==> src/rtl/m68k_dtack_watchdog.sv <==
// Counts MC falling edges spent in S4 without DTACK; flags expiry on the last allowed edge.
module m68k_dtack_watchdog #(
   parameter int unsigned TIMEOUT_CYCLES = 1024,
   parameter int unsigned TO_W           = 11
) (
   input  logic SYSCLK,
   input  logic RESET,
   input  logic clear,
   input  logic tick,
   input  logic dtack_seen,
   output logic expired
);

   // TO_W must hold TIMEOUT_CYCLES-1; the counter stops there instead of wrapping.
   localparam logic [TO_W-1:0] TMax = TO_W'(TIMEOUT_CYCLES - 1);

   logic [TO_W-1:0] timer_q, timer_d;

   // Next timer value: clear wins, then saturating increment on a DTACK-less tick.
   always_comb begin
      timer_d = timer_q;
      if (clear) begin
         timer_d = '0;
      end else if (tick && !dtack_seen && (timer_q != TMax)) begin
         timer_d = timer_q + 1'b1;
      end
   end

   // Timer register, same edge as the strobe producer.
   always_ff @(negedge SYSCLK) begin
      if (RESET) begin
         timer_q <= '0;
      end else begin
         timer_q <= timer_d;
      end
   end

   assign expired = (timer_q == TMax);

endmodule
**config.mk**
```make
export PLATFORM = sky130hd
export DESIGN_NAME = regfile_dump_reader
export DESIGN_NICKNAME = d
export VERILOG_FILES = /design/src/rtl/regdump_pkg.sv /design/src/rtl/regfile_dump_reader.sv
export SDC_FILE = /design/constraint.sdc
export NUM_CORES = 1
export LEC_CHECK = 0
export CAP_MARGIN = 30
export CORE_AREA = 5 5 85 87
export DETAILED_ROUTE_END_ITERATION = 8
export DIE_AREA = 0 0 90 92
export PLACE_DENSITY_LB_ADDON = 0.3
export SYNTH_ARGS = -nofsm -noshare
export SYNTH_HDL_FRONTEND = slang
export SYNTH_SLANG_ARGS = --single-unit
export TNS_END_PERCENT = 20
```
**constraint.sdc**
```tcl
create_clock -name clk -period 1.7 [get_ports clk]
set_input_delay 0.425 -clock clk [delete_from_list [all_inputs] [get_ports clk]]
set_output_delay 0.425 -clock clk [all_outputs]
set_load 0.05 [all_outputs]
```
**src/rtl/regdump_pkg.sv**
```systemverilog
// Shared types and constants for the register-file dump reader.
package regdump_pkg;

    localparam int unsigned NREGS  = 32;
    localparam int unsigned RIDX_W = 5;
    localparam int unsigned DW     = 32;
    localparam int unsigned BEAT_W = RIDX_W + 1;

    typedef enum logic [1:0] {
        IDLE = 2'd0,
        LOAD = 2'd1,
        SEND = 2'd2,
        DONE = 2'd3
    } state_e;

    // Number of beats in a wrap-around range first..last (1..NREGS).
    function automatic logic [BEAT_W-1:0] beat_count(input logic [RIDX_W-1:0] first,
                                                     input logic [RIDX_W-1:0] last);
        logic [RIDX_W-1:0] span;
        span = last - first;
        return BEAT_W'(span) + BEAT_W'(1);
    endfunction

endpackage

```
**src/rtl/regfile_dump_reader.sv**
```systemverilog
// Walks a wrap-around register index range, samples the register file through
// one combinational read port and streams {index, data} beats over valid/ready.
// Optional running XOR checksum enabled by defining REGDUMP_CHECKSUM_EN.
module regfile_dump_reader
    import regdump_pkg::*;
(
    input  logic              clk,
    input  logic              rst_n,
    input  logic              start,
    input  logic [4:0]        first_idx,
    input  logic [4:0]        last_idx,
    output logic              busy,
    output logic              done,
    output logic [4:0]        rf_raddr,
    input  logic [31:0]       rf_rdata,
    output logic              out_valid,
    input  logic              out_ready,
    output logic [4:0]        out_idx,
    output logic [31:0]       out_data,
    output logic              out_last,
    output logic [31:0]       checksum
);

    state_e              state_q, state_d;
    logic [RIDX_W-1:0]   cur_idx_q, cur_idx_d;
    logic [RIDX_W-1:0]   end_idx_q, end_idx_d;
    logic                busy_q, busy_d;
    logic                done_q, done_d;
    logic                out_valid_q, out_valid_d;
    logic [RIDX_W-1:0]   out_idx_q, out_idx_d;
    logic [DW-1:0]       out_data_q, out_data_d;
    logic                out_last_q, out_last_d;
`ifdef REGDUMP_CHECKSUM_EN
    logic [DW-1:0]       checksum_q, checksum_d;
`endif

    // Next-state and datapath update for the dump walk.
    always_comb begin
        state_d     = state_q;
        cur_idx_d   = cur_idx_q;
        end_idx_d   = end_idx_q;
        busy_d      = busy_q;
        done_d      = 1'b0;
        out_valid_d = out_valid_q;
        out_idx_d   = out_idx_q;
        out_data_d  = out_data_q;
        out_last_d  = out_last_q;
`ifdef REGDUMP_CHECKSUM_EN
        checksum_d  = checksum_q;
`endif
        case (state_q)
            IDLE: begin
                if (start) begin
                    cur_idx_d  = first_idx;
                    end_idx_d  = last_idx;
                    busy_d     = 1'b1;
`ifdef REGDUMP_CHECKSUM_EN
                    checksum_d = '0;
`endif
                    state_d    = LOAD;
                end
            end
            LOAD: begin
                out_data_d  = rf_rdata;
                out_idx_d   = cur_idx_q;
                out_last_d  = (cur_idx_q == end_idx_q);
                out_valid_d = 1'b1;
                state_d     = SEND;
            end
            SEND: begin
                if (out_valid_q && out_ready) begin
                    out_valid_d = 1'b0;
`ifdef REGDUMP_CHECKSUM_EN
                    checksum_d  = checksum_q ^ out_data_q;
`endif
                    if (out_last_q) begin
                        busy_d  = 1'b0;
                        done_d  = 1'b1;
                        state_d = DONE;
                    end else begin
                        cur_idx_d = cur_idx_q + RIDX_W'(1);
                        state_d   = LOAD;
                    end
                end
            end
            DONE: begin
                state_d = IDLE;
            end
            default: begin
                state_d = IDLE;
            end
        endcase
    end

    // State and output registers; reset aborts any dump in flight.
    always_ff @(posedge clk or negedge rst_n) begin
        if (!rst_n) begin
            state_q     <= IDLE;
            cur_idx_q   <= '0;
            end_idx_q   <= '0;
            busy_q      <= 1'b0;
            done_q      <= 1'b0;
            out_valid_q <= 1'b0;
            out_idx_q   <= '0;
            out_data_q  <= '0;
            out_last_q  <= 1'b0;
        end else begin
            state_q     <= state_d;
            cur_idx_q   <= cur_idx_d;
            end_idx_q   <= end_idx_d;
            busy_q      <= busy_d;
            done_q      <= done_d;
            out_valid_q <= out_valid_d;
            out_idx_q   <= out_idx_d;
            out_data_q  <= out_data_d;
            out_last_q  <= out_last_d;
        end
    end

`ifdef REGDUMP_CHECKSUM_EN
    // Running XOR of handshaken beat data.
    always_ff @(posedge clk or negedge rst_n) begin
        if (!rst_n) begin
            checksum_q <= '0;
        end else begin
            checksum_q <= checksum_d;
        end
    end

    assign checksum = checksum_q;
`else
    assign checksum = '0;
`endif

    assign rf_raddr  = cur_idx_q;
    assign busy      = busy_q;
    assign done      = done_q;
    assign out_valid = out_valid_q;
    assign out_idx   = out_idx_q;
    assign out_data  = out_data_q;
    assign out_last  = out_last_q;

endmodule

```
==> flow_summary.rst, run 1 <==
.. list-table::
   :header-rows: 1

   * - Metric
     - Value
   * - Run status
     - completed
   * - Post-CTS setup repair buffer count
     - 0
   * - Number of maximum-capacitance violations
     - 0
   * - Count of nets after finishing
     - about 420
   * - Detailed-route vias per instance
     - 4.48
   * - Final global-route overflow total
     - 0
   * - CTS clock-pin slew for the worst setup and hold paths
     - 0.09 ns
   * - Post-CTS Hold Buffers
     - 0
   * - Count of pins on the block boundary
     - 124
   * - Number of endpoints failing setup at the final stage
     - 0
   * - Post-detailed-route count of antenna-violating nets
     - 0
   * - DR WL/cell
     - between 10 and 15 um
   * - Number of DRC violations after detailed-routing iteration 0
     - 68
   * - Routability Congestion
     - around 0.79
   * - Routed vias
     - 2001
   * - Count of flip-flops with a built-in enable after synthesis
     - 0
   * - Routed metal-1 wire length
     - between 2000 and 2500 um
   * - Core region area
     - 6280 um^2
   * - Cell types occupying the most area after synthesis
     - dfrtp_1, nand2_1, buf_4, mux2_2, xnor2_1
   * - CTS H-Tree Depth
     - 2
   * - Number of synthesized register bits
     - 53
   * - Via count of the first global-routing pass
     - approximately 2k
   * - Ratio of final minimum period to clock period
     - 0.973
   * - Starting density of the core
     - 0.391
   * - Design area
     - around 3500 um^2
   * - Hold Crit Class
     - input pin to async pin
   * - Initial antenna violation count
     - 0
   * - Worst setup skew after layout
     - 0.00564 ns
   * - Proportion of synthesized flip-flops having asynchronous set or reset
     - 1.00
   * - Post-synthesis sequential area ratio
     - 0.540
   * - Detailed-route DRC error count
     - 0
   * - Main synth FF type
     - dfrtp_1
   * - Routed met3 length
     - 623 um
   * - Final min period
     - 1.65 ns
   * - Maximum operating frequency
     - 604 MHz
   * - Reg2Reg Launch Point
     - state_q[1]
   * - Quantity of I/O buffers inserted on ports
     - 91
   * - Number of hold violations in the final report
     - 0
   * - Routed length on met2
     - between 2000 and 3000 um
   * - Type of element capturing the critical path
     - flop
   * - Area after DPL
     - 3410 um^2
   * - Vertical die dimension
     - slightly above 90 um
   * - Synthesis warning total
     - 0
   * - Power density over cell area
     - 2280 nW/um^2
   * - Crit path kind
     - input pin to flop
   * - Wire length reported by the detailed router
     - 5850 um
   * - Area overhead of the layout relative to synthesis
     - 43.5%
   * - Average footprint of a synthesized cell
     - around 9 um^2
   * - Post-Syn Instances
     - ~270
   * - Crit path required time
     - approximately 1.9 ns
   * - Slew Viols, Final
     - 0
   * - Maximum number of pins on one net before global-route repair
     - 54
   * - Clock tree from TritonCTS
     - done
   * - Sinks on Clock Net
     - 53
   * - Critical path launch point type
     - input pin
   * - First-pass GRT wire length
     - 9860 um
   * - Cell type with the highest aggregate area in the netlist
     - dfrtp_1
   * - Largest vdd supply drop
     - 1110 uV
   * - Distinct cell type count of the synthesized netlist
     - 30
   * - Pleak
     - between 1.5 and 2 nW
   * - Gr usage total
     - 0.143
   * - Timing startpoint of the critical path
     - out_ready
   * - Cell area after synthesis
     - approximately 2500 um^2
   * - Share of the synthesized area in the top cell type
     - 0.540
   * - Clock insertion delay at the later pin of the skew report
     - 0.30 ns
   * - Maximum number of buffers from clock root to sink
     - 2
   * - RSZ-0062 raised after global routing
     - false
   * - Post-DP HPWL
     - 4490 um
   * - Share of cells above drive strength 1
     - 0.222
   * - First-pass iteration count of the detailed router
     - 4
   * - Total die area
     - 8280 um^2
   * - Post-layout power
     - 8.02 mW
   * - Worst-path maximum fanout
     - 5
   * - Top Metal Used
     - met4
   * - Final core utilization
     - 0.561
   * - Number of diodes added for antenna fixing
     - 0
   * - TritonCTS buffer count
     - 5
   * - Cell Rows
     - 29
   * - Library cell used as clock root buffer
     - clkbuf_8
   * - Width of the die
     - 90 um
   * - Data arrival time of the critical path
     - around 1.9 ns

Task statement —
Set down nothing but the lines from the one with "- 2280 nW/um^2" through the end of the records, keeping each line exactly as written and including both ends.

Output for this exercise —
     - 2280 nW/um^2
   * - Crit path kind
     - input pin to flop
   * - Wire length reported by the detailed router
     - 5850 um
   * - Area overhead of the layout relative to synthesis
     - 43.5%
   * - Average footprint of a synthesized cell
     - around 9 um^2
   * - Post-Syn Instances
     - ~270
   * - Crit path required time
     - approximately 1.9 ns
   * - Slew Viols, Final
     - 0
   * - Maximum number of pins on one net before global-route repair
     - 54
   * - Clock tree from TritonCTS
     - done
   * - Sinks on Clock Net
     - 53
   * - Critical path launch point type
     - input pin
   * - First-pass GRT wire length
     - 9860 um
   * - Cell type with the highest aggregate area in the netlist
     - dfrtp_1
   * - Largest vdd supply drop
     - 1110 uV
   * - Distinct cell type count of the synthesized netlist
     - 30
   * - Pleak
     - between 1.5 and 2 nW
   * - Gr usage total
     - 0.143
   * - Timing startpoint of the critical path
     - out_ready
   * - Cell area after synthesis
     - approximately 2500 um^2
   * - Share of the synthesized area in the top cell type
     - 0.540
   * - Clock insertion delay at the later pin of the skew report
     - 0.30 ns
   * - Maximum number of buffers from clock root to sink
     - 2
   * - RSZ-0062 raised after global routing
     - false
   * - Post-DP HPWL
     - 4490 um
   * - Share of cells above drive strength 1
     - 0.222
   * - First-pass iteration count of the detailed router
     - 4
   * - Total die area
     - 8280 um^2
   * - Post-layout power
     - 8.02 mW
   * - Worst-path maximum fanout
     - 5
   * - Top Metal Used
     - met4
   * - Final core utilization
     - 0.561
   * - Number of diodes added for antenna fixing
     - 0
   * - TritonCTS buffer count
     - 5
   * - Cell Rows
     - 29
   * - Library cell used as clock root buffer
     - clkbuf_8
   * - Width of the die
     - 90 um
   * - Data arrival time of the critical path
     - around 1.9 ns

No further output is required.